Bloomberg/Kiyoshi Ota
SoftBank Group launched a long-awaited $3 billion tender offer for WeWork stock and the offer expires on 1 April 2020, reported Bloomberg.
WeWork parent We Co. agreed to the tender offer from the Japanese conglomerate last month, one element of a $9.5 billion rescue package for the ailing office-sharing company. As part of SoftBank’s proposal to buy existing shares, WeWork co-founder Adam Neumann is entitled to sell as much as $970 million worth of his stock.
The bailout package—which also included millions of dollars in other payouts for Neumann as he exited the company—came as WeWork teetered on the brink of insolvency. The favourable terms for Neumann angered some employees, many of whom are facing job cuts as the company turns its focus to profitability. Last week, WeWork said layoffs would affect 2400 employees around the world or almost 20 per cent of its workforce.

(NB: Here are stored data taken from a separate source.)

From an optimization exercise on the open Yosys and OpenROAD flow, aimed at small area, a short achievable clock period and few clock cycles per item; shortcuts taken in it are not production practice.
Function was checked by simulation only, so behaviour that the tests miss may differ from the original.
Power is estimated from default activity; no workload was simulated.

## display_test_pattern_generator
module display_test_pattern_generator (
  input  wire logic                           clk,
  input  wire logic                           rst_n,
  input  wire logic                           cfg_we,
  input  wire logic [dtpg_pkg::CFG_IDX_W-1:0] cfg_index,
  input  wire logic [dtpg_pkg::CFG_DAT_W-1:0] cfg_wdata,
  input  wire logic                           in_tvalid,
  output logic                                in_tready,
  input  wire logic [7:0]                     in_tdata,    
  output logic                                out_tvalid,
  input  wire logic                           out_tready,
  output logic [63:0]                         out_tdata,
  output logic                                out_tlast    
);
  logic           out_free, emit, emit_rst;
  dtpg_pkg::seq_t seq;
  dtpg_ctrl u_ctrl (
    .clk        (clk),
    .rst_n      (rst_n),
    .cfg_we     (cfg_we),
    .cfg_index  (cfg_index),
    .in_tvalid  (in_tvalid),
    .in_tready  (in_tready),
    .in_restart (in_tdata[0]),
    .out_free   (out_free),
    .emit       (emit),
    .emit_rst   (emit_rst),
    .seq        (seq)
  );
  dtpg_dp u_dp (
    .clk        (clk),
    .rst_n      (rst_n),
    .cfg_we     (cfg_we),
    .cfg_index  (cfg_index),
    .cfg_wdata  (cfg_wdata),
    .emit       (emit),
    .emit_rst   (emit_rst),
    .seq        (seq),
    .out_tvalid (out_tvalid),
    .out_tready (out_tready),
    .out_free   (out_free),
    .out_tdata  (out_tdata),
    .out_tlast  (out_tlast)
  );
endmodule
export LEC_CHECK = 0
export CAP_MARGIN = 20
export CORE_MARGIN = 2
export CORE_UTILIZATION = 40
export SETUP_SLACK_MARGIN = 4.4
export SLEW_MARGIN = 20
export TNS_END_PERCENT = 5
create_clock -name core_clock -period 7.5 [get_ports {clk}]
standard.sh (not shown) runs the stock make flow with config.mk's settings and CLKGATE_MAP_FILE= SYNTH_SCRIPT=/design/flow/synth_recipe.tcl, a recipe that flattens the netlist after the stock synthesis.
==> flow/flow/run.sh <==
#!/bin/bash
# Standard layout (standard synthesis unchanged), with the port buffers made from plain
# buffers instead of the delay cells buffer_ports picks by default.
set -e
export BUFFER_PORTS_ARGS="-buffer_cell sky130_fd_sc_hd__buf_2"
export CTS_ARGS="-sink_clustering_enable -repair_clock_nets -dont_use_dummy_load"
bash standard.sh > standard.log 2>&1
The starting point completed with no timing, DRC or antenna violations.
Testbench counts at the start, summed over its fixed seeds: cycles 30,016, items 29,696.
==> next run, changes <==
Settings changed: CORE_UTILIZATION 40 to 60, PLACE_DENSITY_LB_ADDON set to 0.2, SETUP_SLACK_MARGIN 4.4 to 4.2.
What happened: Combinational power rises by 6.0%; routed wire length goes down by 3.0%; worst setup slack got worse by 0.035 ns; synthesized cell count does not change; sequential share of layout area grows by 0.49 points; via count grows by 3.5%; design area went down by 1.8%; utilization came out higher by 23 points; power barely changes; clock power goes down by about 4%.
==> next run, changes <==
--- a/flow/flow/run.sh
+++ b/flow/flow/run.sh
@@ -5,3 +5,2 @@
 export BUFFER_PORTS_ARGS="-buffer_cell sky130_fd_sc_hd__buf_2"
-export CTS_ARGS="-sink_clustering_enable -repair_clock_nets -dont_use_dummy_load"
 bash standard.sh > standard.log 2>&1
Settings changed: CORE_UTILIZATION 60 to 40, PLACE_DENSITY_LB_ADDON 0.2 to unset.
After rerunning:
- sequential share of layout area is lower by 0.34 points
- synthesized cell count stays the same
- final cell count is higher by 8.0%
- clock power is higher by about 25%
- wire length is higher by 2.9%
- critical path depth stays the same
==> next run, changes <==
--- a/flow/flow/run.sh
+++ b/flow/flow/run.sh
@@ -5,2 +5,3 @@
 export BUFFER_PORTS_ARGS="-buffer_cell sky130_fd_sc_hd__buf_2"
+export CTS_ARGS="-sink_clustering_enable -repair_clock_nets -dont_use_dummy_load"
 bash standard.sh > standard.log 2>&1
Settings changed: CORE_UTILIZATION 40 to 60.
Outcome:
- wire length goes down by a few percent
- critical path depth does not change
- global-route usage climbs by 8.0 points
- cell count drops by a little under a tenth
- count of clock-buffer cells in the layout is lower by 19
- clock skew grows by 0.028 ns
- register-to-register slack improves by 0.02 ns
- maximum frequency hardly moves
- setup slack got worse by 0.0089 ns
- sequential power is about the same
- cell area fell slightly
==> next run, changes <==
Settings changed: CORE_UTILIZATION 60 to 40.
=> Via count shrinks by 2.4%; sequential share of layout area hardly moves; combinational power went up by about 0.7%; power climbs by 1.5%; routed wire length climbs by 3.4%; design area is about the same; first-iteration DRC count falls by 18%; synthesized area stays the same.

* * *

run 1:
Starting RTL as in the previous note.
Design display_test_pattern_generator, start of the top module:
module display_test_pattern_generator (
  input  wire logic                           clk,
  input  wire logic                           rst_n,
  input  wire logic                           cfg_we,
  input  wire logic [dtpg_pkg::CFG_IDX_W-1:0] cfg_index,
  input  wire logic [dtpg_pkg::CFG_DAT_W-1:0] cfg_wdata,
  input  wire logic                           in_tvalid,
  output logic                                in_tready,
  input  wire logic [7:0]                     in_tdata,    
  output logic                                out_tvalid,
  input  wire logic                           out_tready,
  output logic [63:0]                         out_tdata,
  output logic                                out_tlast    
);
  logic           out_free, emit, emit_rst;
  dtpg_pkg::seq_t seq;
  dtpg_ctrl u_ctrl (
    .clk        (clk),
    .rst_n      (rst_n),
    .cfg_we     (cfg_we),
    .cfg_index  (cfg_index),
    .in_tvalid  (in_tvalid),
    .in_tready  (in_tready),
    .in_restart (in_tdata[0]),
    .out_free   (out_free),
    .emit       (emit),
    .emit_rst   (emit_rst),
    .seq        (seq)
  );
  dtpg_dp u_dp (
    .clk        (clk),
    .rst_n      (rst_n),
    .cfg_we     (cfg_we),
    .cfg_index  (cfg_index),
  ...
==> flow/config.mk <==
export PLATFORM = sky130hd
export DESIGN_NAME = display_test_pattern_generator
export DESIGN_NICKNAME = display_test_pattern_generator
export VERILOG_FILES = /design/flow/design.v
export SDC_FILE = /design/flow/constraint.sdc
export NUM_CORES = 4
export LEC_CHECK = 0
export CAP_MARGIN = 20
export CORE_MARGIN = 2
export CORE_UTILIZATION = 40
export CTS_BUF_LIST = sky130_fd_sc_hd__clkbuf_4 sky130_fd_sc_hd__clkbuf_8
export CTS_CLUSTER_SIZE = 30
export SETUP_SLACK_MARGIN = 4.2
export SLEW_MARGIN = 20
export TNS_END_PERCENT = 5
==> flow/constraint.sdc <==
create_clock -name core_clock -period 7.5 [get_ports {clk}]
set_input_delay 1.5000 -clock core_clock [delete_from_list [all_inputs] [get_ports {clk}]]
set_output_delay 1.5000 -clock core_clock [all_outputs]
set_load 0.01 [all_outputs]
run.sh (not shown) runs the stock make flow with config.mk's settings and CLKGATE_MAP_FILE= SYNTH_SCRIPT=/design/flow/synth_recipe.tcl, a recipe that flattens the netlist after the stock synthesis.
Stock flow here: none of the scripts above is used.
Testbench counts of run 1, summed over its fixed seeds: cycles 30,016, items 29,696.
Inputs modified between run 1 and run 2:
Settings: CTS_CLUSTER_SIZE no longer set, was 30; CTS_BUF_LIST no longer set, was sky130_fd_sc_hd__clkbuf_4 sky130_fd_sc_hd__clkbuf_8.
### Flow results
- Footprint of the multi-input gates ends up lower on run 1.
- Run 1 -> run 2: post-detailed-route wirelength per cell increased slightly
- Run 2: routed length on met3 lower than run 1
- In run 2, the worst slew slack as a fraction of its limit came out 2.3 points above the value in run 1.
- The run showing the greater layout net count is run 1.
- Smallest setup slack after layout essentially unchanged between run 1 and run 2.
- Detailed-route DRC error count came out exactly the same in run 2 and run 1.
- Relative to run 1, the number of post-CTS setup repair buffers of run 2 is lower by about 25%.
- Of run 2 and run 1, it is run 2 that has the lower via count.
diff inputs: run 2 => run 3
Settings: PLACE_DENSITY_LB_ADDON now 0.35, previously not set.
==> flow/flow/run.sh (new file) <==
#!/bin/bash
# Standard layout (standard synthesis unchanged), with the port buffers made from plain
# buffers instead of the delay cells buffer_ports picks by default.
set -e
export BUFFER_PORTS_ARGS="-buffer_cell sky130_fd_sc_hd__buf_2"
export CTS_ARGS="-sink_clustering_enable -repair_clock_nets -dont_use_dummy_load"
bash standard.sh > standard.log 2>&1
==> flow/standard.sh (new file) <==
#!/bin/bash
# synth_recipe.tcl (not shown) runs the flow's synth.tcl, then flattens the netlist and writes it again
# the make line also repeats each setting of config.mk as NAME=value (left out here)
make -C /OpenROAD-flow-scripts/flow DESIGN_CONFIG=/design/flow/config.mk WORK_HOME=/design/flow/orfs CLKGATE_MAP_FILE= SYNTH_SCRIPT=/design/flow/synth_recipe.tcl "${@:-finish}"
removed: flow/run.sh
### Flow results
Run 3 ended with less clock network power share than run 2.
Fraction of standard cell area that is sequential ended up 1.3 points higher on run 3 than on run 2.
Comparing length of routed wiring on met1 for run 3 and run 2, the smaller number came from run 3.
Routed wire in run 3 totals less than in run 2.
Re setup TNS after final layout: no difference whatsoever between run 2 and run 3.
Run 2 vs run 3, end point of the critical path: out_tdata[5] vs out_tdata[3]
Compared with run 2, placement density in the core of run 3 is lower.
Inputs modified between run 3 and run 4:
Settings: PLACE_DENSITY_LB_ADDON changed from 0.35 to 0.2.
Results
- The latest clock arrival within the worst-skew pair on run 3 is in line with that on run 4.
- Looking at run 3 and run 4, the total number of tap cells is a wash.
- The timing endpoint of the critical path comes out out_tdata[3] in one run and out_tdata[11] in the other, namely in run 3 and run 4 respectively.
- Summary — combinational share of power, run 4 relative to run 3: lower, by 0.9 points.
- On overall routing resource usage, run 3 and run 4 are basically level.
- Combinational power was higher in run 3 than in run 4.
- Run 3 → run 4: non-clock buffer count climbed about 1.4%; area of all placed cells without fillers dropped about 0.4%.
- Met2 routing resource usage after global routing: run 3 and run 4 compared, higher one is run 3
diff inputs: run 4 => run 5
Settings: SETUP_SLACK_MARGIN now 4.6, was 4.2; PLACE_DENSITY_LB_ADDON no longer set, was 0.2.
==> flow/run.sh (new file) <==
#!/bin/bash
# synth_recipe.tcl (not shown) runs the flow's synth.tcl, then flattens the netlist and writes it again
# the make line also repeats each setting of config.mk as NAME=value (left out here)
make -C /OpenROAD-flow-scripts/flow DESIGN_CONFIG=/design/flow/config.mk WORK_HOME=/design/flow/orfs CLKGATE_MAP_FILE= SYNTH_SCRIPT=/design/flow/synth_recipe.tcl finish
removed: flow/flow/run.sh
removed: flow/standard.sh
### Flow results
The combinational cell fraction of total power number comes out lower for run 5 vs run 4.
Compared with run 4, in run 5 total power has increased; via count has increased; fraction of final layout cells sized beyond drive strength 1 has increased; total wire length has increased.

re-timing with driven ports:
In the flow no input, the clock included, has a driving cell. The finished layouts below were timed again as built, in two steps.
Step 1 assumes that a clkbuf_16 drives the clock port and a buf_2 every other input.
Step 2 adds t to the input delays and takes it off the output delays; t is the mean of the earliest and latest rising clock arrival at the registers after step 1. Input paths then give back, and output paths get back, about the clock's delay inside the block.
Slacks: no drivers / after step 1 / after step 2; pairs: no drivers / after step 1.
| run | shift t [ns] | setup slack, ns | hold WS [ns] | clock arrival spread, ns | worst slew at a driven data input, ns |
|---|---|---|---|---|---|
| the first run of note 1 | 0.601 | 4.151 / 4.098 / 3.594 | 0.471 / 0.471 / 0.471 | 0.049 / 0.049 | 0.04 |
| the second run of note 1 | 0.588 | 4.116 / 4.066 / 3.611 | 0.467 / 0.467 / 0.467 | 0.022 / 0.022 | 0.05 |
| the third run of note 1 | 0.626 | 4.117 / 4.063 / 3.526 | 0.462 / 0.462 / 0.462 | 0.029 / 0.030 | 0.04 |
| the fourth run of note 1 | 0.588 | 4.108 / 4.058 / 3.648 | 0.465 / 0.465 / 0.465 | 0.056 / 0.056 | 0.05 |
| the fifth run of note 1 | 0.614 | 4.108 / 4.052 / 3.547 | 0.462 / 0.462 / 0.462 | 0.047 / 0.048 | 0.04 |
| run 1 | 0.649 | 4.109 / 4.058 / 3.528 | 0.473 / 0.473 / 0.473 | 0.034 / 0.035 | 0.04 |
| run 2 | 0.619 | 4.111 / 4.054 / 3.560 | 0.473 / 0.473 / 0.473 | 0.019 / 0.019 | 0.04 |
| run 3 | 0.593 | 4.128 / 4.073 / 3.589 | 0.464 / 0.464 / 0.464 | 0.052 / 0.052 | 0.06 |
| run 4 | 0.602 | 4.125 / 4.070 / 3.642 | 0.467 / 0.467 / 0.467 | 0.042 / 0.042 | 0.07 |
| run 5 | 0.616 | 4.152 / 4.112 / 3.589 | 0.467 / 0.467 / 0.467 | 0.015 / 0.014 | 0.05 |
After both steps every run listed still meets setup and hold. For the third run of note 1, which loses most, drivers alone change the setup slack by -0.054 ns; drivers and shift together by -0.591 ns.
What follows belongs to an exercise in optimizing a design on an open flow for small area and a short achievable clock period; a production flow would make more cautious choices. No activity file was given, so power comes from the tool's default toggle rates.

==> module mspd_lane, before the edit <==
module mspd_lane (
  input  logic                            clk,
  input  logic                            rst_n,
  input  logic                            sample_en,
  input  logic [mspd_pkg::SAMPLE_W-1:0]   sample,
  input  logic [mspd_pkg::TIME_W-1:0]     now_ms,
  input  logic [10:0]                     thr2m1,     
  input  logic                            thr_zero,
  input  logic [15:0]                     lo_m_win,   
  input  logic                            lo_wrap,    
  output logic                            fin,        
  output logic [mspd_pkg::PEAK_W-1:0]     peak        
);
  logic                           active_r;
  logic [mspd_pkg::PEAK_W-1:0]    peak_r;
  logic [mspd_pkg::TIME_W-1:0]    start_r;
  logic [mspd_pkg::PEAK_W-1:0]    key;
  logic                           gt;
  logic                           trig;
  logic                           expired;
  assign key     = {sample[8:0] ^ {9{~sample[9]}}, ~sample[9]};
  mspd_cmp #(.W(10), .G(1)) u_gt   (.a(key),          .b(peak_r),        .ci(1'b0), .y(gt));
  logic ge_thr;
  mspd_cmp #(.W(11), .G(1)) u_trig (.a({1'b0, key}),  .b(thr2m1),        .ci(1'b1), .y(ge_thr));
  assign trig    = thr_zero || ge_thr;
  logic        c1, c2, lt, hz;
  logic [15:0] ah, ch;
  mspd_cmp #(.W(16), .G(4)) u_c1 (.a(now_ms[15:0]),  .b(start_r[15:0]), .ci(1'b1), .y(c1));
  mspd_cmp #(.W(16), .G(4)) u_c2 (.a(start_r[15:0]), .b(lo_m_win),      .ci(1'b0), .y(c2));
  assign lt  = lo_wrap ? (c1 || c2) : (c1 && c2);
  assign ah  = now_ms[31:16];
  assign ch  = ~start_r[31:16];
  assign hz  = ((ah[0] ^ ch[0]) == c1) &&
               (((ah[15:1] ^ ch[15:1]) ^ (ah[14:0] | ch[14:0])) == 15'd0);
  assign expired = !(hz && lt);
  assign fin     = active_r && expired;
  assign peak    = peak_r;
  always_ff @(posedge clk) begin
    if (!rst_n)
      active_r <= 1'b0;
    else if (sample_en)
      active_r <= active_r ? !expired : trig;
  end
  always_ff @(posedge clk) begin
    if (!active_r)
      start_r <= now_ms;
    if (!active_r || (sample_en && gt))
      peak_r <= key;
  end
endmodule
Settings: LEC_CHECK=0, ABC_AREA=1, CAP_MARGIN=20, CORE_MARGIN=2, CORE_UTILIZATION=55, CTS_CLUSTER_DIAMETER=100, CTS_CLUSTER_SIZE=24, PLACE_DENSITY=0.75, SETUP_SLACK_MARGIN=3.5, SLEW_MARGIN=20; clock period 6.5 ns.
standard.sh (not shown) runs the stock make flow with config.mk's settings and CLKGATE_MAP_FILE= SYNTH_SCRIPT=/design/flow/synth_recipe.tcl, a recipe that flattens the netlist after the stock synthesis.
==> flow/flow/run.sh <==
#!/bin/bash
# standard layout, with the port buffers made of buf_2 cells instead of the
# resizer's default pick (a delay buffer)
set -euo pipefail
export BUFFER_PORTS_ARGS="-buffer_cell sky130_fd_sc_hd__buf_2"
bash standard.sh > standard.log 2>&1
Then changed:
--- a/flow/design.v
+++ b/flow/design.v
@@ -54,7 +54,7 @@
   logic        c1, c2, lt, hz;
   logic [15:0] ah, ch;
   mspd_cmp #(.W(16), .G(4)) u_c1 (.a(now_ms[15:0]),  .b(start_r[15:0]), .ci(1'b1), .y(c1));
-  mspd_cmp #(.W(16), .G(4)) u_c2 (.a(start_r[15:0]), .b(lo_m_win),      .ci(1'b0), .y(c2));
+  mspd_cmp #(.W(16), .G(8)) u_c2 (.a(start_r[15:0]), .b(lo_m_win),      .ci(1'b0), .y(c2));
   assign lt  = lo_wrap ? (c1 || c2) : (c1 && c2);
   assign ah  = now_ms[31:16];
   assign ch  = ~start_r[31:16];
Outcome: Worst setup slack gets worse by 84 ps. Design area falls by 2.0%. Via count falls by 6.6%. Core utilization rises by 0.20 points. Final cell count falls by 4.2%. Critical path depth falls by 1. Clock-buffer cell count is unchanged. Routed wire length falls by 9.2%. Register-to-register slack gets worse by 20 ps. Sequential power is about the same. Synthesized cell count falls by 4.7%. Non-clock buffer count falls by 3.
Function was not checked in any run of this note: the RTL went through the layout flow alone.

Executives at SoftBank had been discussing a way to alter or shrink its offer, though it was unclear how they would renege on the agreement, Bloomberg reported last week. The tender offer launch is about three weeks behind its targeted kick-off, which was five business days after an accelerated $1.5 billion equity injection on 30 October 2019.
Besides the new equity injection and the tender offer, SoftBank’s rescue package also includes about $5 billion in new debt financing.